ABOUT THIS TASK: Read through the material below and copy each line in which the word "else" occurs.

MATERIAL SHOWN:
<file path="src/rtl/acq_pkg.sv">
// Shared encodings for the acquisition sequencer: FSM states, control bit, trigger modes.
package acq_pkg;

  typedef enum logic [2:0] {
    ST_IDLE    = 3'd0,
    ST_PREFILL = 3'd1,
    ST_ARMED   = 3'd2,
    ST_POST    = 3'd3,
    ST_DONE    = 3'd4
  } acq_state_e;

  localparam int unsigned CTRL_RESET_BIT = 0;
  localparam int unsigned TIMEBASE_W     = 32;
  localparam int unsigned SAMPLE_W       = 8;

  localparam logic TRIG_EDGE_RISING  = 1'b0;
  localparam logic TRIG_EDGE_FALLING = 1'b1;
  localparam logic TRIG_MODE_AUTO    = 1'b0;
  localparam logic TRIG_MODE_NORMAL  = 1'b1;

  // Status byte returned on the status read: {done, 4'b0, state}
  function automatic logic [7:0] status_byte(input logic done, input acq_state_e st);
    return {done, 4'b0000, st};
  endfunction

endpackage

</file>
<file path="src/rtl/acquisition_sequencer_if.sv">
// Configuration/control from the command decoder and the sample-RAM write port.
interface acquisition_sequencer_if #(
  parameter int unsigned ADDR_W = 11
);
  logic [31:0]       i_timebase;
  logic              i_trig_edge;
  logic [7:0]        i_trig_level;
  logic              i_trig_mode;
  logic              i_trig_enable;
  logic              i_ctrl_wr;
  logic [7:0]        i_ctrl_data;
  logic [7:0]        i_adc1A;
  logic              o_we;
  logic [ADDR_W-1:0] o_addr;
  logic [ADDR_W-1:0] o_trig_addr;
  logic              o_done;
  logic [7:0]        o_status;

  modport master (
    output i_timebase, i_trig_edge, i_trig_level, i_trig_mode, i_trig_enable,
    output i_ctrl_wr, i_ctrl_data, i_adc1A,
    input  o_we, o_addr, o_trig_addr, o_done, o_status
  );

  modport slave (
    input  i_timebase, i_trig_edge, i_trig_level, i_trig_mode, i_trig_enable,
    input  i_ctrl_wr, i_ctrl_data, i_adc1A,
    output o_we, o_addr, o_trig_addr, o_done, o_status
  );
endinterface

</file>
<file path="src/rtl/sample_tick_gen.sv">
// Sample-rate divider: one tick every i_timebase+1 enabled clocks.
module sample_tick_gen
  import acq_pkg::*;
(
  input  logic                  i_clk,
  input  logic                  i_rst_n,
  input  logic                  i_en,
  input  logic                  i_clr,
  input  logic [TIMEBASE_W-1:0] i_timebase,
  output logic                  o_tick_c
);

  logic [TIMEBASE_W-1:0] cnt_q, cnt_d;

  assign o_tick_c = i_en && (cnt_q == i_timebase);

  // Counter restarts on tick, when idle, or on a control reset
  always_comb begin
    cnt_d = cnt_q + TIMEBASE_W'(1);
    if (i_clr || !i_en || o_tick_c) cnt_d = '0;
  end

  // Divider register
  always_ff @(posedge i_clk or negedge i_rst_n) begin
    if (!i_rst_n) cnt_q <= '0;
    else          cnt_q <= cnt_d;
  end

endmodule

</file>
<file path="src/rtl/acquisition_sequencer.sv">
// One ADC capture: pre-trigger fill, trigger search on 1A, post-trigger fill, done.
module acquisition_sequencer
  import acq_pkg::*;
#(
  parameter int unsigned DEPTH       = 1500,
  parameter int unsigned PRE_SAMPLES = 750,
  parameter int unsigned ADDR_W      = 11,
  parameter int unsigned AUTO_TICKS  = 65535
) (
  input  logic                   i_clk,
  input  logic                   i_rst_n,
  acquisition_sequencer_if.slave bus
);

  localparam int unsigned POST_SAMPLES = DEPTH - PRE_SAMPLES - 1;
  localparam int unsigned CNT_MAX      = (DEPTH > AUTO_TICKS) ? DEPTH : AUTO_TICKS;
  localparam int unsigned CNT_W        = $clog2(CNT_MAX + 1);

  acq_state_e        state_q, state_d;
  logic [CNT_W-1:0]  cnt_q, cnt_d;
  logic [ADDR_W-1:0] wptr_q, wptr_d, addr_q, addr_d, trig_addr_q, trig_addr_d;
  logic [7:0]        prev_q, prev_d, status_q, status_d;
  logic              we_q, we_d, done_q, done_d;
  logic              run_c, tick_c, tick_ok_c, ctrl_rst_c, ctrl_start_c;
  logic              rise_c, fall_c, edge_hit_c, auto_hit_c, trig_c;
  logic              unused_ctrl_c;

  assign run_c         = (state_q == ST_PREFILL) || (state_q == ST_ARMED) || (state_q == ST_POST);
  assign ctrl_rst_c    = bus.i_ctrl_wr && bus.i_ctrl_data[CTRL_RESET_BIT];
  assign ctrl_start_c  = bus.i_ctrl_wr && !bus.i_ctrl_data[CTRL_RESET_BIT] &&
                         ((state_q == ST_IDLE) || (state_q == ST_DONE));
  assign tick_ok_c     = tick_c && !bus.i_ctrl_wr;
  assign unused_ctrl_c = ^bus.i_ctrl_data;

  sample_tick_gen u_tick (
    .i_clk      (i_clk),
    .i_rst_n    (i_rst_n),
    .i_en       (run_c),
    .i_clr      (ctrl_rst_c),
    .i_timebase (bus.i_timebase),
    .o_tick_c   (tick_c)
  );

  // Trigger comparator; the first ARMED tick has no valid previous sample
  always_comb begin
    rise_c     = (prev_q < bus.i_trig_level) && (bus.i_adc1A >= bus.i_trig_level);
    fall_c     = (prev_q > bus.i_trig_level) && (bus.i_adc1A <= bus.i_trig_level);
    edge_hit_c = (cnt_q != '0) &&
                 ((bus.i_trig_edge == TRIG_EDGE_FALLING) ? fall_c : rise_c);
    auto_hit_c = (bus.i_trig_mode == TRIG_MODE_AUTO) && (cnt_q == CNT_W'(AUTO_TICKS - 1));
    trig_c     = !bus.i_trig_enable || auto_hit_c || edge_hit_c;
  end

  // State register
  always_ff @(posedge i_clk or negedge i_rst_n) begin
    if (!i_rst_n) state_q <= ST_IDLE;
    else          state_q <= state_d;
  end

  // Next-state logic; control writes take priority over ticks
  always_comb begin
    state_d = state_q;
    if (ctrl_rst_c) begin
      state_d = ST_IDLE;
    end else if (ctrl_start_c) begin
      state_d = ST_PREFILL;
    end else if (tick_ok_c) begin
      case (state_q)
        ST_PREFILL: if (cnt_q == CNT_W'(PRE_SAMPLES - 1)) state_d = ST_ARMED;
        ST_ARMED:   if (trig_c) state_d = (POST_SAMPLES == 0) ? ST_DONE : ST_POST;
        ST_POST:    if (cnt_q == CNT_W'(POST_SAMPLES - 1)) state_d = ST_DONE;
        default:    state_d = state_q;
      endcase
    end
  end

  // Output and datapath next values: write pacing, address wrap, trigger latch
  always_comb begin
    we_d        = 1'b0;
    addr_d      = addr_q;
    wptr_d      = wptr_q;
    trig_addr_d = trig_addr_q;
    cnt_d       = cnt_q;
    prev_d      = prev_q;
    done_d      = (state_q == ST_DONE) && (state_d == ST_DONE);
    if (ctrl_rst_c || ctrl_start_c) begin
      addr_d      = '0;
      wptr_d      = '0;
      trig_addr_d = '0;
      cnt_d       = '0;
      prev_d      = '0;
    end else if (tick_ok_c) begin
      we_d   = 1'b1;
      addr_d = wptr_q;
      wptr_d = (wptr_q == ADDR_W'(DEPTH - 1)) ? '0 : wptr_q + ADDR_W'(1);
      prev_d = bus.i_adc1A;
      if (state_d != state_q)              cnt_d = '0;
      else if (cnt_q != CNT_W'(CNT_MAX))   cnt_d = cnt_q + CNT_W'(1);
      if ((state_q == ST_ARMED) && trig_c) trig_addr_d = wptr_q;
    end
    status_d = status_byte(done_d, state_d);
  end

  // Datapath and output registers
  always_ff @(posedge i_clk or negedge i_rst_n) begin
    if (!i_rst_n) begin
      we_q        <= 1'b0;
      addr_q      <= '0;
      wptr_q      <= '0;
      trig_addr_q <= '0;
      cnt_q       <= '0;
      prev_q      <= '0;
      done_q      <= 1'b0;
      status_q    <= '0;
    end else begin
      we_q        <= we_d;
      addr_q      <= addr_d;
      wptr_q      <= wptr_d;
      trig_addr_q <= trig_addr_d;
      cnt_q       <= cnt_d;
      prev_q      <= prev_d;
      done_q      <= done_d;
      status_q    <= status_d;
    end
  end

  assign bus.o_we        = we_q;
  assign bus.o_addr      = addr_q;
  assign bus.o_trig_addr = trig_addr_q;
  assign bus.o_done      = done_q;
  assign bus.o_status    = status_q;

endmodule

</file>
<file path="src/flat_wrapper.sv">
// flat-port wrapper written by rule: the top's interface ports become plain ports
module acquisition_sequencer_flat import acq_pkg::*;
#(
  parameter int unsigned DEPTH       = 1500,
  parameter int unsigned PRE_SAMPLES = 750,
  parameter int unsigned ADDR_W      = 11,
  parameter int unsigned AUTO_TICKS  = 65535
)
  (i_clk, i_rst_n, bus_i_timebase, bus_i_trig_edge, bus_i_trig_level, bus_i_trig_mode, bus_i_trig_enable, bus_i_ctrl_wr, bus_i_ctrl_data, bus_i_adc1A, bus_o_we, bus_o_addr, bus_o_trig_addr, bus_o_done, bus_o_status);
  acquisition_sequencer_if #(.ADDR_W(ADDR_W)) bus_i ();
  input  logic i_clk;
  input  logic i_rst_n;
  input wire logic [$bits(bus_i.i_timebase)-1:0] bus_i_timebase;
  input wire logic [$bits(bus_i.i_trig_edge)-1:0] bus_i_trig_edge;
  input wire logic [$bits(bus_i.i_trig_level)-1:0] bus_i_trig_level;
  input wire logic [$bits(bus_i.i_trig_mode)-1:0] bus_i_trig_mode;
  input wire logic [$bits(bus_i.i_trig_enable)-1:0] bus_i_trig_enable;
  input wire logic [$bits(bus_i.i_ctrl_wr)-1:0] bus_i_ctrl_wr;
  input wire logic [$bits(bus_i.i_ctrl_data)-1:0] bus_i_ctrl_data;
  input wire logic [$bits(bus_i.i_adc1A)-1:0] bus_i_adc1A;
  output wire logic [$bits(bus_i.o_we)-1:0] bus_o_we;
  output wire logic [$bits(bus_i.o_addr)-1:0] bus_o_addr;
  output wire logic [$bits(bus_i.o_trig_addr)-1:0] bus_o_trig_addr;
  output wire logic [$bits(bus_i.o_done)-1:0] bus_o_done;
  output wire logic [$bits(bus_i.o_status)-1:0] bus_o_status;
  assign bus_i.i_timebase = bus_i_timebase;
  assign bus_i.i_trig_edge = bus_i_trig_edge;
  assign bus_i.i_trig_level = bus_i_trig_level;
  assign bus_i.i_trig_mode = bus_i_trig_mode;
  assign bus_i.i_trig_enable = bus_i_trig_enable;
  assign bus_i.i_ctrl_wr = bus_i_ctrl_wr;
  assign bus_i.i_ctrl_data = bus_i_ctrl_data;
  assign bus_i.i_adc1A = bus_i_adc1A;
  assign bus_o_we = bus_i.o_we;
  assign bus_o_addr = bus_i.o_addr;
  assign bus_o_trig_addr = bus_i.o_trig_addr;
  assign bus_o_done = bus_i.o_done;
  assign bus_o_status = bus_i.o_status;
  acquisition_sequencer #(.DEPTH(DEPTH), .PRE_SAMPLES(PRE_SAMPLES), .ADDR_W(ADDR_W), .AUTO_TICKS(AUTO_TICKS)) u_core (.i_clk(i_clk), .i_rst_n(i_rst_n), .bus(bus_i));
endmodule
</file>
<file path="config.mk">
export PLATFORM = sky130hd
export DESIGN_NAME = acquisition_sequencer_flat
export DESIGN_NICKNAME = d
export VERILOG_FILES = /design/src/rtl/acq_pkg.sv /design/src/rtl/acquisition_sequencer_if.sv /design/src/rtl/sample_tick_gen.sv /design/src/rtl/acquisition_sequencer.sv /design/src/flat_wrapper.sv
export SDC_FILE = /design/constraint.sdc
export NUM_CORES = 1
export LEC_CHECK = 0
export CORE_MARGIN = 2
export CORE_UTILIZATION = 35
export CTS_CLUSTER_SIZE = 28
export DETAILED_ROUTE_END_ITERATION = 8
export GPL_ROUTABILITY_DRIVEN = 0
export PLACE_DENSITY_LB_ADDON = 0.2
export SLEW_MARGIN = 25
export SYNTH_ARGS = -nofsm -noshare
export SYNTH_HDL_FRONTEND = slang
export SYNTH_HIERARCHICAL = 1
export SYNTH_SLANG_ARGS = --single-unit
</file>
<file path="constraint.sdc">
create_clock -name i_clk -period 3.25 [get_ports i_clk]
set_input_delay 0.975 -clock i_clk [delete_from_list [all_inputs] [get_ports i_clk]]
set_output_delay 0.975 -clock i_clk [all_outputs]
set_load 0.1 [all_outputs]
</file>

ANSWER SPACE:
    else          cnt_q <= cnt_d;
    else          state_q <= state_d;
    end else if (ctrl_start_c) begin
    end else if (tick_ok_c) begin
    end else if (tick_ok_c) begin
      else if (cnt_q != CNT_W'(CNT_MAX))   cnt_d = cnt_q + CNT_W'(1);
    end else begin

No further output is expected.